For Fibonacci sequence $b_n$, we can find the exact expression by generating function, which is

$b_n=\frac{1}{\sqrt{5}}((\frac{1+\sqrt{5}}{2})^{n+1}-(\frac{1-\sqrt{5}}{2})^{n+1})$.

Hence, sequence $(q_n)_{n\in Z^+}$ grows at least exponentially fast.

Definition 3: $\alpha$ is called a Brjuno number if the associated sequence $(q_n)_{n\in Z^+}$ satisfies $\sum_n \frac{log q_{n+1}}{q_n}<\infty$.

By the equivalent condition of Diophantine number and the slowest growth of $(q_n)_{n\in Z^+}$, Brjuno number contains all Diophantine number so it’s a full Lebesgue measure set.
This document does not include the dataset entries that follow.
## src/hw/rv_core_pkg.sv

```systemverilog
package rv_core_pkg;

    localparam int xlen           = 32;
    localparam int reg_addr_bits  = 5;
    localparam int dmem_words     = 16;
    localparam int dmem_addr_bits = 4;

    // Major opcodes of the supported RV32I subset
    localparam logic [6:0] opcode_op     = 7'b0110011;
    localparam logic [6:0] opcode_op_imm = 7'b0010011;
    localparam logic [6:0] opcode_load   = 7'b0000011;
    localparam logic [6:0] opcode_store  = 7'b0100011;
    localparam logic [6:0] opcode_branch = 7'b1100011;

    localparam logic [2:0] funct3_add_sub = 3'b000;
    localparam logic [2:0] funct3_slt     = 3'b010;
    localparam logic [2:0] funct3_xor     = 3'b100;
    localparam logic [2:0] funct3_or      = 3'b110;
    localparam logic [2:0] funct3_and     = 3'b111;
    localparam logic [2:0] funct3_beq     = 3'b000;
    localparam logic [2:0] funct3_bne     = 3'b001;
    localparam logic [6:0] funct7_sub     = 7'b0100000;

    typedef logic [xlen-1:0]          word_t;
    typedef logic [reg_addr_bits-1:0] reg_addr_t;

    typedef enum logic [2:0] {
        alu_add,
        alu_sub,
        alu_and,
        alu_or,
        alu_xor,
        alu_slt
    } alu_op_t;

    typedef enum logic [1:0] {
        fwd_none,
        fwd_mem,
        fwd_wb
    } fwd_sel_t;

    // Instruction formats, most significant field first
    typedef struct packed {
        logic [6:0] funct7;
        reg_addr_t  rs2;
        reg_addr_t  rs1;
        logic [2:0] funct3;
        reg_addr_t  rd;
        logic [6:0] opcode;
    } r_fmt_t;

    typedef struct packed {
        logic [11:0] imm;
        reg_addr_t   rs1;
        logic [2:0]  funct3;
        reg_addr_t   rd;
        logic [6:0]  opcode;
    } i_fmt_t;

    typedef struct packed {
        logic [6:0] imm_hi;
        reg_addr_t  rs2;
        reg_addr_t  rs1;
        logic [2:0] funct3;
        logic [4:0] imm_lo;
        logic [6:0] opcode;
    } s_fmt_t;

    typedef struct packed {
        logic       imm_12;
        logic [5:0] imm_10_5;
        reg_addr_t  rs2;
        reg_addr_t  rs1;
        logic [2:0] funct3;
        logic [3:0] imm_4_1;
        logic       imm_11;
        logic [6:0] opcode;
    } b_fmt_t;

    typedef union packed {
        r_fmt_t r_fmt;
        i_fmt_t i_fmt;
        s_fmt_t s_fmt;
        b_fmt_t b_fmt;
    } instr_t;

    typedef struct packed {
        logic    reg_write;
        logic    mem_read;
        logic    mem_write;
        logic    mem_to_reg;
        logic    alu_src;
        logic    branch;
        alu_op_t alu_op;
    } ctrl_t;

    typedef struct packed {
        logic   valid;
        word_t  pc;
        instr_t instr;
    } if_id_t;

    typedef struct packed {
        logic       valid;
        ctrl_t      ctrl;
        word_t      pc;
        word_t      rs1_data;
        word_t      rs2_data;
        word_t      imm;
        reg_addr_t  rs1;
        reg_addr_t  rs2;
        reg_addr_t  rd;
        logic [2:0] funct3;
    } id_ex_t;

    typedef struct packed {
        logic      valid;
        ctrl_t     ctrl;
        word_t     alu_result;
        word_t     store_data;
        reg_addr_t rd;
    } ex_mem_t;

    typedef struct packed {
        logic      valid;
        logic      reg_write;
        logic      mem_to_reg;
        word_t     alu_result;
        word_t     load_data;
        reg_addr_t rd;
    } mem_wb_t;

    typedef struct packed {
        logic      valid;
        reg_addr_t rd;
        word_t     data;
    } wb_report_t;

    typedef struct packed {
        logic  valid;
        word_t addr;
        word_t data;
    } store_report_t;

endpackage

```

## src/hw/fetch_stage.sv

```systemverilog
`timescale 1ns/1ps

module fetch_stage (
    input  logic                clk,
    input  logic                arst_n,
    input  logic                stall,
    input  logic                branch_taken,
    input  rv_core_pkg::word_t  branch_target,
    output rv_core_pkg::word_t  imem_addr,
    input  rv_core_pkg::instr_t imem_data,
    output rv_core_pkg::if_id_t if_id
);

    rv_core_pkg::word_t pc;
    rv_core_pkg::word_t pc_next;

    // Instruction memory is read combinationally at the current PC
    assign imem_addr = pc;

    // Taken branch wins, then stall, then sequential fetch
    always_comb begin
        if (branch_taken) begin
            pc_next = branch_target;
        end else if (stall) begin
            pc_next = pc;
        end else begin
            pc_next = pc + rv_core_pkg::word_t'(4);
        end
    end

    always_ff @(posedge clk or negedge arst_n) begin
        if (!arst_n) begin
            pc          <= '0;
            if_id.valid <= 1'b0;
        end else begin
            pc <= pc_next;
            if (branch_taken) begin
                // Wrong-path fetch is dropped
                if_id.valid <= 1'b0;
            end else if (!stall) begin
                if_id.valid <= 1'b1;
                if_id.pc    <= pc;
                if_id.instr <= imem_data;
            end
        end
    end

endmodule

```

## src/hw/register_file.sv

```systemverilog
`timescale 1ns/1ps

module register_file (
    input  logic                   clk,
    input  logic                   arst_n,
    input  rv_core_pkg::reg_addr_t rs1,
    input  rv_core_pkg::reg_addr_t rs2,
    output rv_core_pkg::word_t     rs1_data,
    output rv_core_pkg::word_t     rs2_data,
    input  logic                   wr_en,
    input  rv_core_pkg::reg_addr_t wr_addr,
    input  rv_core_pkg::word_t     wr_data
);

    rv_core_pkg::word_t regs [32];

    // x0 is never written, so it keeps its reset value of zero
    always_ff @(posedge clk or negedge arst_n) begin
        if (!arst_n) begin
            for (int i = 0; i < 32; i++) begin
                regs[i] <= '0;
            end
        end else if (wr_en && wr_addr != '0) begin
            regs[wr_addr] <= wr_data;
        end
    end

    // Same-cycle writeback is passed straight to the readers
    assign rs1_data = (wr_en && wr_addr == rs1 && rs1 != '0) ? wr_data : regs[rs1];
    assign rs2_data = (wr_en && wr_addr == rs2 && rs2 != '0) ? wr_data : regs[rs2];

endmodule

```

## src/hw/decode_stage.sv

```systemverilog
`timescale 1ns/1ps

module decode_stage (
    input  logic                   clk,
    input  logic                   arst_n,
    input  rv_core_pkg::if_id_t    if_id,
    input  logic                   stall,
    input  logic                   flush,
    input  logic                   wb_en,
    input  rv_core_pkg::reg_addr_t wb_addr,
    input  rv_core_pkg::word_t     wb_data,
    output rv_core_pkg::id_ex_t    id_ex
);

    rv_core_pkg::instr_t instr;
    rv_core_pkg::ctrl_t  ctrl;
    rv_core_pkg::word_t  imm;
    rv_core_pkg::word_t  rs1_data;
    rv_core_pkg::word_t  rs2_data;
    logic                legal;
    logic                issue;

    function automatic rv_core_pkg::alu_op_t alu_decode(input logic [2:0] funct3,
                                                        input logic       sub);
        case (funct3)
            rv_core_pkg::funct3_slt: return rv_core_pkg::alu_slt;
            rv_core_pkg::funct3_xor: return rv_core_pkg::alu_xor;
            rv_core_pkg::funct3_or:  return rv_core_pkg::alu_or;
            rv_core_pkg::funct3_and: return rv_core_pkg::alu_and;
            default:                 return sub ? rv_core_pkg::alu_sub : rv_core_pkg::alu_add;
        endcase
    endfunction

    assign instr = if_id.instr;

    always_comb begin
        ctrl        = '0;
        ctrl.alu_op = rv_core_pkg::alu_add;
        imm         = '0;
        legal       = 1'b1;
        case (instr.r_fmt.opcode)
            rv_core_pkg::opcode_op: begin
                ctrl.reg_write = 1'b1;
                ctrl.alu_op    = alu_decode(instr.r_fmt.funct3,
                                            instr.r_fmt.funct7 == rv_core_pkg::funct7_sub);
                legal          = instr.r_fmt.funct3 inside {3'b000, 3'b010, 3'b100,
                                                            3'b110, 3'b111};
            end
            rv_core_pkg::opcode_op_imm: begin
                ctrl.reg_write = 1'b1;
                ctrl.alu_src   = 1'b1;
                ctrl.alu_op    = alu_decode(instr.i_fmt.funct3, 1'b0);
                imm            = {{20{instr.i_fmt.imm[11]}}, instr.i_fmt.imm};
                legal          = instr.i_fmt.funct3 inside {3'b000, 3'b010, 3'b100,
                                                            3'b110, 3'b111};
            end
            rv_core_pkg::opcode_load: begin
                ctrl.reg_write  = 1'b1;
                ctrl.mem_read   = 1'b1;
                ctrl.mem_to_reg = 1'b1;
                ctrl.alu_src    = 1'b1;
                imm             = {{20{instr.i_fmt.imm[11]}}, instr.i_fmt.imm};
            end
            rv_core_pkg::opcode_store: begin
                ctrl.mem_write = 1'b1;
                ctrl.alu_src   = 1'b1;
                imm            = {{20{instr.s_fmt.imm_hi[6]}}, instr.s_fmt.imm_hi,
                                  instr.s_fmt.imm_lo};
            end
            rv_core_pkg::opcode_branch: begin
                ctrl.branch = 1'b1;
                imm         = {{19{instr.b_fmt.imm_12}}, instr.b_fmt.imm_12,
                               instr.b_fmt.imm_11, instr.b_fmt.imm_10_5,
                               instr.b_fmt.imm_4_1, 1'b0};
                legal       = instr.b_fmt.funct3 == rv_core_pkg::funct3_beq ||
                              instr.b_fmt.funct3 == rv_core_pkg::funct3_bne;
            end
            default: legal = 1'b0;
        endcase
    end

    register_file u_regs (
        .clk      (clk),
        .arst_n   (arst_n),
        .rs1      (instr.r_fmt.rs1),
        .rs2      (instr.r_fmt.rs2),
        .rs1_data (rs1_data),
        .rs2_data (rs2_data),
        .wr_en    (wb_en),
        .wr_addr  (wb_addr),
        .wr_data  (wb_data)
    );

    // Unsupported encodings, load-use stalls and branch flushes leave a bubble
    assign issue = if_id.valid && legal && !stall && !flush;

    always_ff @(posedge clk or negedge arst_n) begin
        if (!arst_n) begin
            id_ex.valid <= 1'b0;
            id_ex.ctrl  <= '0;
        end else begin
            id_ex.valid    <= issue;
            id_ex.ctrl     <= issue ? ctrl : '0;
            id_ex.pc       <= if_id.pc;
            id_ex.rs1_data <= rs1_data;
            id_ex.rs2_data <= rs2_data;
            id_ex.imm      <= imm;
            id_ex.rs1      <= instr.r_fmt.rs1;
            id_ex.rs2      <= instr.r_fmt.rs2;
            id_ex.rd       <= instr.r_fmt.rd;
            id_ex.funct3   <= instr.r_fmt.funct3;
        end
    end

endmodule

```

## src/hw/hazard_unit.sv

```systemverilog
`timescale 1ns/1ps

module hazard_unit (
    input  rv_core_pkg::if_id_t   if_id,
    input  rv_core_pkg::id_ex_t   id_ex,
    input  rv_core_pkg::ex_mem_t  ex_mem,
    input  rv_core_pkg::mem_wb_t  mem_wb,
    output logic                  stall,
    output rv_core_pkg::fwd_sel_t fwd_a,
    output rv_core_pkg::fwd_sel_t fwd_b
);

    function automatic rv_core_pkg::fwd_sel_t fwd_select(input rv_core_pkg::reg_addr_t src);
        // Younger result in the memory stage has priority
        if (ex_mem.valid && ex_mem.ctrl.reg_write && ex_mem.rd != '0 && ex_mem.rd == src) begin
            return rv_core_pkg::fwd_mem;
        end
        if (mem_wb.valid && mem_wb.reg_write && mem_wb.rd != '0 && mem_wb.rd == src) begin
            return rv_core_pkg::fwd_wb;
        end
        return rv_core_pkg::fwd_none;
    endfunction

    // Load in execute feeding the instruction in decode
    always_comb begin
        stall = if_id.valid && id_ex.valid && id_ex.ctrl.mem_read && id_ex.rd != '0 &&
                (id_ex.rd == if_id.instr.r_fmt.rs1 || id_ex.rd == if_id.instr.r_fmt.rs2);
    end

    always_comb begin
        fwd_a = fwd_select(id_ex.rs1);
        fwd_b = fwd_select(id_ex.rs2);
    end

endmodule

```

## src/hw/execute_stage.sv

```systemverilog
`timescale 1ns/1ps

module execute_stage (
    input  logic                  clk,
    input  logic                  arst_n,
    input  rv_core_pkg::id_ex_t   id_ex,
    input  rv_core_pkg::fwd_sel_t fwd_a,
    input  rv_core_pkg::fwd_sel_t fwd_b,
    input  rv_core_pkg::word_t    wb_data,
    output logic                  branch_taken,
    output rv_core_pkg::word_t    branch_target,
    output rv_core_pkg::ex_mem_t  ex_mem
);

    rv_core_pkg::word_t op_a;
    rv_core_pkg::word_t rs2_value;
    rv_core_pkg::word_t op_b;
    rv_core_pkg::word_t alu_result;
    logic               equal;

    function automatic rv_core_pkg::word_t forward(input rv_core_pkg::fwd_sel_t sel,
                                                   input rv_core_pkg::word_t    reg_value);
        case (sel)
            rv_core_pkg::fwd_mem: return ex_mem.alu_result;
            rv_core_pkg::fwd_wb:  return wb_data;
            default:              return reg_value;
        endcase
    endfunction

    always_comb begin
        op_a      = forward(fwd_a, id_ex.rs1_data);
        rs2_value = forward(fwd_b, id_ex.rs2_data);
        op_b      = id_ex.ctrl.alu_src ? id_ex.imm : rs2_value;
    end

    always_comb begin
        case (id_ex.ctrl.alu_op)
            rv_core_pkg::alu_sub: alu_result = op_a - op_b;
            rv_core_pkg::alu_and: alu_result = op_a & op_b;
            rv_core_pkg::alu_or:  alu_result = op_a | op_b;
            rv_core_pkg::alu_xor: alu_result = op_a ^ op_b;
            rv_core_pkg::alu_slt: alu_result = {31'b0, $signed(op_a) < $signed(op_b)};
            default:              alu_result = op_a + op_b;
        endcase
    end

    // BEQ and BNE both resolve on operand equality
    assign equal         = op_a == rs2_value;
    assign branch_taken  = id_ex.valid && id_ex.ctrl.branch &&
                           (id_ex.funct3 == rv_core_pkg::funct3_bne ? !equal : equal);
    assign branch_target = id_ex.pc + id_ex.imm;

    always_ff @(posedge clk or negedge arst_n) begin
        if (!arst_n) begin
            ex_mem.valid <= 1'b0;
            ex_mem.ctrl  <= '0;
        end else begin
            ex_mem.valid      <= id_ex.valid;
            ex_mem.ctrl       <= id_ex.ctrl;
            ex_mem.alu_result <= alu_result;
            ex_mem.store_data <= rs2_value;
            ex_mem.rd         <= id_ex.rd;
        end
    end

endmodule

```

## src/hw/data_memory.sv

```systemverilog
`timescale 1ns/1ps

module data_memory (
    input  logic                                clk,
    input  logic [rv_core_pkg::dmem_addr_bits-1:0] addr,
    input  logic                                wr_en,
    input  rv_core_pkg::word_t                  wr_data,
    output rv_core_pkg::word_t                  rd_data
);

    rv_core_pkg::word_t mem [rv_core_pkg::dmem_words];

    always_ff @(posedge clk) begin
        if (wr_en) begin
            mem[addr] <= wr_data;
        end
    end

    // Asynchronous read so a load completes inside its memory cycle
    assign rd_data = mem[addr];

endmodule

```

## src/hw/memory_writeback.sv

```systemverilog
`timescale 1ns/1ps

module memory_writeback (
    input  logic                       clk,
    input  logic                       arst_n,
    input  rv_core_pkg::ex_mem_t       ex_mem,
    output rv_core_pkg::mem_wb_t       mem_wb,
    output rv_core_pkg::word_t         wb_data,
    output rv_core_pkg::wb_report_t    wb,
    output rv_core_pkg::store_report_t store
);

    rv_core_pkg::word_t load_data;

    // Word index comes from address bits five down to two
    data_memory u_dmem (
        .clk     (clk),
        .addr    (ex_mem.alu_result[rv_core_pkg::dmem_addr_bits+1:2]),
        .wr_en   (store.valid),
        .wr_data (ex_mem.store_data),
        .rd_data (load_data)
    );

    assign store.valid = ex_mem.valid && ex_mem.ctrl.mem_write;
    assign store.addr  = ex_mem.alu_result;
    assign store.data  = ex_mem.store_data;

    always_ff @(posedge clk or negedge arst_n) begin
        if (!arst_n) begin
            mem_wb.valid      <= 1'b0;
            mem_wb.reg_write  <= 1'b0;
            mem_wb.mem_to_reg <= 1'b0;
        end else begin
            mem_wb.valid      <= ex_mem.valid;
            mem_wb.reg_write  <= ex_mem.valid && ex_mem.ctrl.reg_write;
            mem_wb.mem_to_reg <= ex_mem.ctrl.mem_to_reg;
            mem_wb.alu_result <= ex_mem.alu_result;
            mem_wb.load_data  <= load_data;
            mem_wb.rd         <= ex_mem.rd;
        end
    end

    assign wb_data  = mem_wb.mem_to_reg ? mem_wb.load_data : mem_wb.alu_result;

    // Writes to x0 are architecturally invisible
    assign wb.valid = mem_wb.valid && mem_wb.reg_write && mem_wb.rd != '0;
    assign wb.rd    = mem_wb.rd;
    assign wb.data  = wb_data;

endmodule

```

## src/hw/pipeline_core.sv

```systemverilog
`timescale 1ns/1ps

module pipeline_core (
    input  logic                       clk,
    input  logic                       arst_n,
    output rv_core_pkg::word_t         imem_addr,
    input  rv_core_pkg::instr_t        imem_data,
    output rv_core_pkg::wb_report_t    wb,
    output rv_core_pkg::store_report_t store
);

    rv_core_pkg::if_id_t   if_id;
    rv_core_pkg::id_ex_t   id_ex;
    rv_core_pkg::ex_mem_t  ex_mem;
    rv_core_pkg::mem_wb_t  mem_wb;
    rv_core_pkg::fwd_sel_t fwd_a;
    rv_core_pkg::fwd_sel_t fwd_b;
    rv_core_pkg::word_t    branch_target;
    rv_core_pkg::word_t    wb_data;
    logic                  stall;
    logic                  branch_taken;

    fetch_stage u_fetch (
        .clk           (clk),
        .arst_n        (arst_n),
        .stall         (stall),
        .branch_taken  (branch_taken),
        .branch_target (branch_target),
        .imem_addr     (imem_addr),
        .imem_data     (imem_data),
        .if_id         (if_id)
    );

    // Register file write port sits on the MEM/WB register
    decode_stage u_decode (
        .clk     (clk),
        .arst_n  (arst_n),
        .if_id   (if_id),
        .stall   (stall),
        .flush   (branch_taken),
        .wb_en   (mem_wb.reg_write),
        .wb_addr (mem_wb.rd),
        .wb_data (wb_data),
        .id_ex   (id_ex)
    );

    hazard_unit u_hazard (
        .if_id  (if_id),
        .id_ex  (id_ex),
        .ex_mem (ex_mem),
        .mem_wb (mem_wb),
        .stall  (stall),
        .fwd_a  (fwd_a),
        .fwd_b  (fwd_b)
    );

    execute_stage u_execute (
        .clk           (clk),
        .arst_n        (arst_n),
        .id_ex         (id_ex),
        .fwd_a         (fwd_a),
        .fwd_b         (fwd_b),
        .wb_data       (wb_data),
        .branch_taken  (branch_taken),
        .branch_target (branch_target),
        .ex_mem        (ex_mem)
    );

    memory_writeback u_mem_wb (
        .clk     (clk),
        .arst_n  (arst_n),
        .ex_mem  (ex_mem),
        .mem_wb  (mem_wb),
        .wb_data (wb_data),
        .wb      (wb),
        .store   (store)
    );

endmodule

```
We can define another number which decribe the growth rate of $(q_n)_{n\in Z^+}$ outside a set contains Brjuno numbers.

$\beta(\alpha)=\limsup\limits_{n\rightarrow\infty}\frac{log q_{n+1}}{q_n}$.

Then obviously we have:

$DC\subset$ Brjuno Numbers $\subset\{\alpha: \beta(\alpha)=0\}$.

Again $\{\alpha: \beta(\alpha)=0\}$ is a full Lebesgue measure set. Thus,  it seems that $\{\alpha: \beta(\alpha)>0\}$ is a rather small set which may even be empty. But that’s not true:

Definition 4: $\alpha\in${$\alpha: \beta(\alpha)=\infty$} are said to be Liouville number.
Remark: Some also define Liouville numbers to be the complement of Diophantine numbers in irrational numbers.

Obviously, the set of all Liouville numbers has zero Lebesgue measure and they are approximated by rational numbers really very fast. It is an interesting fact that the set of Liouville numbers is generic though it has zero Lebesgue measure. These arithmetic properties in many ways govern dynamical behaviors in many dynamical systems.